* Your objective: Nothing but a number should be given: how many lines in the entries below include the string "Dividing".
##### Record extracts
`src/rtl/alert_trigger_gen_if.sv`:
```
// Bundle of the raw sensor inputs and the set/clear/status outputs of alert_trigger_gen.
// The slave modport is the trigger generator; the master modport is whatever drives the raw inputs.
interface alert_trigger_gen_if #(
    parameter int CNT_W = 8
);
    logic             sensor_raw;
    logic             ack_raw;
    logic             arm_raw;
    logic             a;
    logic             b;
    logic [1:0]       state;
    logic [CNT_W-1:0] trig_cnt;

    modport master (
        output sensor_raw, ack_raw, arm_raw,
        input  a, b, state, trig_cnt
    );

    modport slave (
        input  sensor_raw, ack_raw, arm_raw,
        output a, b, state, trig_cnt
    );
endinterface

```
`src/rtl/alert_trigger_gen.sv`:
```
// Synchronizes and debounces sensor/ack/arm, runs the arm/exit-delay/trigger FSM and
// emits one-cycle, mutually exclusive set (a) and clear (b) pulses for alert_module.
module alert_trigger_gen #(
    parameter int DEBOUNCE_CYCLES = 4,
    parameter int ARM_DELAY       = 8,
    parameter int CNT_W           = 8
) (
    input logic              clk,
    input logic              rst,
    alert_trigger_gen_if.slave bus
);
    localparam int DB_W = (DEBOUNCE_CYCLES > 1) ? $clog2(DEBOUNCE_CYCLES) : 1;
    localparam int EX_W = (ARM_DELAY > 1) ? $clog2(ARM_DELAY) : 1;
    localparam logic [DB_W-1:0] DB_LAST = DB_W'(DEBOUNCE_CYCLES - 1);
    localparam logic [EX_W-1:0] EX_LOAD = EX_W'(ARM_DELAY - 1);

    typedef enum logic [1:0] {
        DISARMED  = 2'd0,
        ARMING    = 2'd1,
        ARMED     = 2'd2,
        TRIGGERED = 2'd3
    } state_t;

    // Bit 0 sensor, bit 1 ack, bit 2 arm.
    logic [2:0] raw;
    logic [2:0] stable;

    assign raw = {bus.arm_raw, bus.ack_raw, bus.sensor_raw};

    genvar gi;
    generate
        for (gi = 0; gi < 3; gi++) begin : g_in
            logic            sync1_reg;
            logic            sync2_reg;
            logic            stable_reg;
            logic [DB_W-1:0] db_cnt_reg;

            always_ff @(posedge clk or negedge rst) begin
                if (!rst) begin
                    sync1_reg  <= 1'b0;
                    sync2_reg  <= 1'b0;
                    stable_reg <= 1'b0;
                    db_cnt_reg <= '0;
                end else begin
                    sync1_reg <= raw[gi];
                    sync2_reg <= sync1_reg;
                    if (sync2_reg == stable_reg) begin
                        db_cnt_reg <= '0;
                    end else if (db_cnt_reg == DB_LAST) begin
                        stable_reg <= sync2_reg;
                        db_cnt_reg <= '0;
                    end else begin
                        db_cnt_reg <= db_cnt_reg + DB_W'(1);
                    end
                end
            end

            assign stable[gi] = stable_reg;
        end
    endgenerate

    logic stable_sensor;
    logic stable_ack;
    logic stable_arm;
    logic ack_prev_reg;
    logic ack_rise;

    assign stable_sensor = stable[0];
    assign stable_ack    = stable[1];
    assign stable_arm    = stable[2];
    assign ack_rise      = stable_ack & ~ack_prev_reg;

    state_t           state_reg;
    state_t           state_next;
    logic [EX_W-1:0]  exit_reg;
    logic [EX_W-1:0]  exit_next;
    logic             a_reg;
    logic             b_reg;
    logic             a_next;
    logic             b_next;
    logic [CNT_W-1:0] cnt_reg;

    always_ff @(posedge clk or negedge rst) begin
        if (!rst) begin
            state_reg    <= DISARMED;
            exit_reg     <= '0;
            a_reg        <= 1'b0;
            b_reg        <= 1'b0;
            cnt_reg      <= '0;
            ack_prev_reg <= 1'b0;
        end else begin
            state_reg    <= state_next;
            exit_reg     <= exit_next;
            a_reg        <= a_next;
            b_reg        <= b_next;
            ack_prev_reg <= stable_ack;
            if (a_next && (cnt_reg != {CNT_W{1'b1}})) begin
                cnt_reg <= cnt_reg + CNT_W'(1);
            end
        end
    end

    // Arm-drop is checked first in every armed state so it always wins.
    always_comb begin
        state_next = state_reg;
        exit_next  = exit_reg;
        case (state_reg)
            DISARMED: begin
                if (stable_arm) begin
                    state_next = ARMING;
                    exit_next  = EX_LOAD;
                end
            end
            ARMING: begin
                if (!stable_arm) begin
                    state_next = DISARMED;
                end else if (exit_reg == '0) begin
                    state_next = ARMED;
                end else begin
                    exit_next = exit_reg - EX_W'(1);
                end
            end
            ARMED: begin
                if (!stable_arm) begin
                    state_next = DISARMED;
                end else if (stable_sensor) begin
                    state_next = TRIGGERED;
                end
            end
            TRIGGERED: begin
                if (!stable_arm) begin
                    state_next = DISARMED;
                end else if (ack_rise) begin
                    state_next = ARMED;
                end
            end
            default: state_next = DISARMED;
        endcase
    end

    always_comb begin
        a_next = 1'b0;
        b_next = 1'b0;
        case (state_reg)
            ARMED: begin
                b_next = ~stable_arm;
                a_next = stable_arm & stable_sensor;
            end
            TRIGGERED: begin
                b_next = ~stable_arm | ack_rise;
            end
            default: begin
                a_next = 1'b0;
                b_next = 1'b0;
            end
        endcase
    end

    assign bus.a        = a_reg;
    assign bus.b        = b_reg;
    assign bus.state    = state_reg;
    assign bus.trig_cnt = cnt_reg;
endmodule

```
`src/flat_wrapper.sv`:
```
// flat-port wrapper written by rule: the top's interface ports become plain ports
module alert_trigger_gen_flat 
#(
    parameter int DEBOUNCE_CYCLES = 4,
    parameter int ARM_DELAY       = 8,
    parameter int CNT_W           = 8
)
  (clk, rst, bus_sensor_raw, bus_ack_raw, bus_arm_raw, bus_a, bus_b, bus_state, bus_trig_cnt);
  alert_trigger_gen_if #(.CNT_W(CNT_W)) bus_i ();
  input logic clk;
  input logic rst;
  input wire logic [$bits(bus_i.sensor_raw)-1:0] bus_sensor_raw;
  input wire logic [$bits(bus_i.ack_raw)-1:0] bus_ack_raw;
  input wire logic [$bits(bus_i.arm_raw)-1:0] bus_arm_raw;
  output wire logic [$bits(bus_i.a)-1:0] bus_a;
  output wire logic [$bits(bus_i.b)-1:0] bus_b;
  output wire logic [$bits(bus_i.state)-1:0] bus_state;
  output wire logic [$bits(bus_i.trig_cnt)-1:0] bus_trig_cnt;
  assign bus_i.sensor_raw = bus_sensor_raw;
  assign bus_i.ack_raw = bus_ack_raw;
  assign bus_i.arm_raw = bus_arm_raw;
  assign bus_a = bus_i.a;
  assign bus_b = bus_i.b;
  assign bus_state = bus_i.state;
  assign bus_trig_cnt = bus_i.trig_cnt;
  alert_trigger_gen #(.DEBOUNCE_CYCLES(DEBOUNCE_CYCLES), .ARM_DELAY(ARM_DELAY), .CNT_W(CNT_W)) u_core (.clk(clk), .rst(rst), .bus(bus_i));
endmodule
```
`config.mk`:
```
export PLATFORM = sky130hd
export DESIGN_NAME = alert_trigger_gen_flat
export DESIGN_NICKNAME = d
export VERILOG_FILES = /design/src/rtl/alert_trigger_gen_if.sv /design/src/rtl/alert_trigger_gen.sv /design/src/flat_wrapper.sv
export SDC_FILE = /design/constraint.sdc
export NUM_CORES = 1
export LEC_CHECK = 0
export BUFFER_PORTS_ARGS = -buffer_cell sky130_fd_sc_hd__buf_2
export CORE_UTILIZATION = 50
export DETAILED_ROUTE_END_ITERATION = 8
export PLACE_DENSITY = 0.73
export SLEW_MARGIN = 20
export SYNTH_ARGS = -nofsm -noshare
export SYNTH_HDL_FRONTEND = slang
export SYNTH_SLANG_ARGS = --single-unit
```
`constraint.sdc`:
```
create_clock -name clk -period 3.75 [get_ports clk]
set_input_delay 1.125 -clock clk [delete_from_list [all_inputs] [get_ports clk]]
set_output_delay 1.125 -clock clk [all_outputs]
set_load 0.01 [all_outputs]
```
* After elaboration in Yosys (flattened, before gate mapping)
Cells that the tools add are included.
** Cells by class
- Multiplexer cells :: 20
- Reductions and logical operators :: 9
- Add/subtract/negate cells :: 5
- Bitwise logic cells :: 8
- Eq/ne operators :: 16
** Operator list (number)
- 2-bit 2-to-1 mux :: 13
- 2-bit == test, second input constant :: 5
- 3-bit 2-to-1 mux :: 3
- 8-bit by 1-bit adder with 8-bit output, second input constant :: 1
- 8-bit inequality test, second input constant :: 1
- 2-bit one-hot mux with 4 select lines :: 1
- 4-bit AND reduction :: 2
- 2-bit by 1-bit adder with 2-bit output, second input constant :: 3
- 3-bit inequality test, second input constant :: 2
- 3-bit one-hot mux with 2 select lines :: 1
- 2-bit AND reduction :: 3
- 1-bit NOT :: 5
- 2-bit by 1-bit inequality test with 1-bit output, second input constant :: 2
- 1-bit == test :: 3
- 3-bit zero test :: 1
- 3-bit by 2-bit inequality test with 1-bit output, second input constant :: 1
- 3-bit by 1-bit subtractor with 3-bit output, second input constant :: 1
- 1-bit bitwise AND :: 2
- 2-bit by 1-bit == test with 1-bit output, second input constant :: 1
- 2-bit zero test :: 1
- 2-bit inequality test, second input constant :: 1
- 1-bit one-hot mux with 2 select lines :: 1
- 2-bit nonzero test :: 1
- 1-bit logical AND :: 1
- 2 further kinds :: 2
** Word-level totals
- Register bits :: 31
- Bits of input ports :: 5
- Output and inout port bits :: 12
- Logic and storage cells :: 76

* Logic depth before layout (Yosys ltp)
- Depth after elaboration :: 5
- Depth in mapped cells :: 6
- Gate-level depth less buffers :: 6

* Worst setup path before layout
No wires, ideal clock.
- Path kind :: reg-to-output
- Start :: reg u_core.cnt_reg[3] (netlist: u_core.bus.trig_cnt[3])
- End :: out bus_trig_cnt[3]
- Cell stages (with the launch flop) :: 1
- Buffers on the path :: 0
- Path slack :: 2.139 ns
- Required time :: 2.625 ns
- Arrival :: 0.486 ns
- Cell sequence :: dfrtp_1
** RTL lines
- start: declaration :: RTL line alert_trigger_gen.sv:81 : logic [CNT_W-1:0] cnt_reg;
- start signal: assignment :: RTL line alert_trigger_gen.sv:98 : cnt_reg <= cnt_reg + CNT_W'(1);
- end: declaration :: RTL line flat_wrapper.sv:18 : output wire logic [$bits(bus_i.trig_cnt)-1:0] bus_trig_cnt;
No word-level cell between the ends.

* Worst setup path in the final report
- Start :: reg u_core.cnt_reg[3] (netlist: u_core.bus.trig_cnt[3])
- End :: out bus_trig_cnt[3]
No word-level cell between the ends.

==> results by stage <==
STA:
- In the finished design, the share of the clock period the worst path needs comes to 56.9%.
- The worst slew slack as a fraction of its limit is 56.6%.
- Derived from the worst setup path, the maximum achievable clock frequency is roughly 470 MHz.
- The setup TNS is 0 ps.
- The final number of hold-violating endpoints came to 0.
- The minimum clock period after layout is ~2100 ps.
- Clock skew on the completed layout was measured at 6.32 ps.
- The slew at the pin closest to its max-slew limit is 651 ps.
- The max-slew violation total from the final report is 0.
- Setup repair after global routing left no endpoint under its margin.
- Setup violations remaining at the end of the flow were counted as 0.

Final layout:
- The area growth from synthesis to layout is 12.6%.
- The post-route netlist has around a quarter of its cells at a drive strength greater than 1.
- The number of antenna diodes in the final layout is 0.
- The flip-flop count of the largest register, all copies and words added is 8.
- The net count of the finished layout is around 140.

Floorplan:
- From left edge to right edge, the die measures approximately 53 um.
- The count of boundary I/O pins is 17.
- The initial cell density of the core is 52.6%.
- The core area is 2450 sq um.
- The total number of placement rows is 18.
- The area enclosed by the die boundary is between 2000 and 3000 sq um.
- The height of the die is 52.8 um.

Hold path:
- The source of the worst hold timing path is u_core.g_in[0].sync1_reg.
- Counting instances, the worst hold path has a depth of 0.
- The min-delay analysis places its worst path in the category reg2reg.

Critical path:
- For the worst setup path, the data required time is between 2000 and 3000 ps.
- The startpoint of the worst register-to-register path is u_core.bus.state[0].
- The number of buffers and inverters on the critical path is 1.
- The worst endpoint data arrival time is 1010 ps.
- The signal on the critical path passes through buf_2.
- The maximum fanout count along the critical path is 7.
- The worst setup path category is reg2out.
- Measured in cells, the most critical reg-to-reg path has a length of 3.
- The stage delay of the slowest cell on the critical path is 510 ps.
- The startpoint class of the critical path is a register.
- STA classifies the critical path endpoint as an output pin.
- The number of logic stages on the critical path including buffering is 1.
- Among cell families on the critical path, the largest total delay comes from flip-flops.
- The slowest stage cell on the critical path is sky130_fd_sc_hd__dfrtp_1.
- The startpoint of the worst setup timing path is u_core.bus.trig_cnt[3].

Place:
- The congestion estimate from routability-driven global placement came to 0.744.
- After legalization and detailed placement, the total HPWL measured 1380 um.
- Input and output buffers added on the ports amount to 16.

Detailed routing:
- In the routed design, unresolved DRC markers number 0.
- Once detail routing completed, the nets flagged for antenna violations numbered 0.
- Dividing the detail-routed wire length by the instance count gives 12.5 um.
- Dividing the detail-routed via count by the number of cells gives 5.16.
- The first detailed-routing pass ran for 4 iterations.
- Across all layers, the routed design uses roughly 810 vias.
- The number of violations reported at the end of detailed-routing iteration 0 is 24.
- The sum of routed wire length over all layers is 1950 um.

Power:
- The worst-case IR drop observed on VDD is 389 uV.
- The static leakage power is 0.000733 uW.
- Power spread over the standard cell area amounts to approximately 560 nW/um^2.
- The total power after layout is 819 uW.

Synthesis:
- The sequential fraction of the synthesis area is between 60 and 70%.
- After synthesis, the largest area contributor takes up 60.1% of total cell area.
- Summing every instance area after synthesis gives 1290 sq um.
- The synthesized design spends more area on one cell type than any other, namely sky130_fd_sc_hd__dfrtp_1.
- In the synthesized netlist the async set-or-reset flop fraction comes to 100%.
- Synthesis produced a netlist with a net count of 115.
- Yosys instantiated no cell more often than sky130_fd_sc_hd__dfrtp_1.
- The number of different library cells used by synthesis comes to 27.
- The number of instances in the synthesized netlist is 104.
- A synthesized cell averages around 12 sq um.
- In this run, synthesis inferred 0 flip-flops with an integrated enable.
- The register bit count reported by yosys is 31.
- For this run, the leading register cell type out of synthesis is sky130_fd_sc_hd__dfrtp_1.
- The Yosys warning count is 0.
- In the synthesized netlist, the cells that appear most often are sky130_fd_sc_hd__dfrtp_1 (31), sky130_fd_sc_hd__nand2_1 (8), sky130_fd_sc_hd__ha_1 (6), sky130_fd_sc_hd__mux2_2 (6).
- By area the synthesized netlist is led by sky130_fd_sc_hd__dfrtp_1 (60%), sky130_fd_sc_hd__ha_1 (5.8%), sky130_fd_sc_hd__mux2_2 (5.2%), sky130_fd_sc_hd__xnor2_1 (3.4%), sky130_fd_sc_hd__nand2_1 (2.3%).

CTS:
- The maximum count of clock buffers along a single path is 2.
- The clock transition at the register clock pins on the worst setup and hold paths after CTS is 80 ps.
- The tree is rooted in a sky130_fd_sc_hd__clkbuf_4.
- The H-tree was split into 2 levels.
- Clock latency on the worst-skew pair, taken at its later pin, is 320 ps.
- TritonCTS built the clock tree.
- Post-CTS repair changed the size of 0 cells.
- The quantity of hold-fixing buffers added after cts is 0.
- The number of post-CTS setup repair buffers is 0.
- Clock tree synthesis found a total of 31 sinks.
- The number of buffers inserted during clock tree synthesis is 5.

Global routing:
- Entering global routing, the biggest net connects 32 pins.
- The initial antenna violation count was 0.
- Across every metal layer, demand over resource in global routing totals approximately 17%.
- The first global-routing pass estimated between 3000 and 4000 um of wire.
- The via count of the first global-routing pass came to 736.
- The overall overflow remaining after global route is 0.

Outcome:
- The run finished with clean final reports.

Run:
- The tool flagged a number of max-cap violations equal to 0.
==> layout make-up <==
cell class              count  area (sq um)
fillers                   200          1000
flip-flops and latches     31           776
multi-input cells          67           485
repair buffers             16          80.1
clock buffers               6          51.3
well taps                  30          37.5
inverters                   5          18.8
clock inverters             1          5.00
==> layer usage <==
layer	global-route usage [%]	up-vias	routed length, um
met4	7.89	0	30
li1	-	404	-
met2	27.2	13	935
met3	8.70	4	75
met5	0	-	0
met1	19.8	384	906
==> cells by family (layout without fill, tap and decap cells) <==
family	Yosys count	in the layout	synth area share, %
and+or+nand+nor	34	34	15.0
xor gates and xnor gates	6	6	4.07
muxes	6	6	5.23
buffers and inverters	6	28	2.33
AOI/OAI and AO/OA	15	15	7.46
DFF	31	31	60.1
adders and majority gates	6	6	5.81
==> final timing paths <==
check,to,slack [ps]
min in group asynchronous,u_core.bus.trig_cnt[4],820
worst min register to register,u_core.g_in[0].sync2_reg,350
worst max register to register,u_core.bus.trig_cnt[1],2150
worst min-delay path,u_core.g_in[0].sync2_reg,350
worst max-delay path,bus_trig_cnt[3],1620
max in group asynchronous,u_core.g_in[1].db_cnt_reg[1],2500
==> placed cells by master (no fill, tap or decap), drive strengths merged, types with 2 or more instances in the layout <==
cell type,count
xnor2,5
o21a,2
nor2b,4
dfrtp,31
a21oi,5
mux2,6
buf,16
o21ai,4
nor2,5
inv,5
nand2,8
nand3b,2
nand3,3
clkbuf,6
ha,6
a31oi,2
nor3,3
nand4,4
==> per-stage QoR <==
stage / instances / cell area [sq um] / hold slack, ps / utilization, % / worst slack [ps]
after detailed placement: 149 / 1400 / 335 / 56.9 / 1970
after global placement: 149 / 1400 / 332 / 56.9 / 2000
after CTS: 156 / 1450 / 355 / 59.2 / 1600
after floorplan: 104 / 1290 / 331 / - / 2140
after global routing: 156 / 1450 / 375 / 59.2 / 1550
final: 156 / 1450 / 353 / 59.2 / 1620
==> where the power goes <==
group          switching, uW  internal (uW)  total [uW]
Sequential              60.2            404         464
Clock                    102           86.7         189
Combinational           79.6           86.7         166
Note: power is estimated with default switching activity, not from simulation.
##########
* Exercise output: 2